A Japanese fable tells of a famous artist who one day, in the middle of winter, disappeared into the mountains. No one could find him. When the spring thaw came they found his body in a cave in the mountains. Attached to him was a note.
It read, “I was afraid of the blank page.”
Creativity is by its very nature a subversive act. You are in control of the medium of your creativity.
As a writer, the blank page of a notebook, the vacant, empty lines, or the flashing cursor of a new document on the computer can be terrifying as I pause in that moment before committing the first words.
I choose to subvert the emptiness of the page and make it my servant.
Try this: take a blank piece of paper and a pen. Set them before you. Pick up the pen and deface the page by scribbling on it.
Go on, scribble.
Make thick bold lines or tentative thin lines. Make circles and spirals or labyrinthine mazes of perpendicular lines.

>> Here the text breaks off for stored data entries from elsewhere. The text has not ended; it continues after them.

This design comes from an exercise in tuning for small area on the open sky130 flow, not from production work. No activity file was given, so power comes from the tool's default toggle rates.

## JK
==> flow/design.v <==
package riscv_pkg;
  localparam int ALU     = 0;
  localparam int SFT     = 1;
  localparam int BU      = 2;
  localparam int LSU     = 3;
  localparam int NB_UNIT = 4;
  localparam int ADD  = 0;
  localparam int SUB  = 1;
  localparam int AND  = 2;
  localparam int OR   = 3;
  localparam int XOR  = 4;
  localparam int SLT  = 5;
  localparam int SLTU = 6;
  localparam int SLL  = 7;
  localparam int SRL  = 8;
  localparam int SRA  = 9;
  localparam int BEQ  = 10;
  localparam int BNE  = 11;
  localparam int BLT  = 12;
  localparam int BGE  = 13;
  localparam int JAL  = 14;
  localparam int JALR = 15;
  localparam int LD   = 16;
  localparam int ST   = 17;
  localparam int NB_OPERATION = 18;
  localparam int SZ_B = 0;
  localparam int SZ_H = 1;
  localparam int SZ_W = 2;
  typedef struct packed {
    logic [32-1:0]        pc;
    logic                    rd_v;
    logic [5-1:0]     rd_adr;
    logic [32:0]          rs1_data;
    logic [32:0]          rs2_data;
    logic [32-1:0]        immediat;
    logic [2:0]              access_size;
    logic                    unsign_extension;
    logic [NB_UNIT-1:0]      unit;
    logic [NB_OPERATION-1:0] operation;
  } dec_exe_t;
  typedef struct packed {
    logic             adr_v;
    logic [32-1:0] adr;
    logic             is_store;
    logic [32-1:0] store_data;
    logic [2:0]       access_size;
  } mem_req_t;
  typedef struct packed {
    logic                v;
    logic [5-1:0] adr;
    logic [32-1:0]    data;
  } wbk_t;
  typedef struct packed {
    logic [32-1:0] pc;
    logic             branch_instr;
    logic             feedback;
    logic             success;
    logic             failed;
  } pred_fb_t;
endpackage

Take another piece of paper.
Write a note to someone.
Make a shopping list.
Expound a political polemic.
Write a love letter, a question, an epithet, a declaration.
Draw a random sketch of the object sitting in front of you.
Subvert the paper because you choose to use it for your own purpose and are not afraid of the emptiness.
With a single line you create and you subvert.
Colour the page with a black marker or different coloured highlighters.
Fold it into an aeroplane, a boat, a hat, or a bird.
Scrunch it into a ball and throw it across the room or into the bin.
Create because it is an inherent part of who you are. Create because it gives you a voice. Create because it challenges you. Create because it brings you peace. Create because it is good for you. Create because you can give it away to someone else to enjoy.
Go and be subversive.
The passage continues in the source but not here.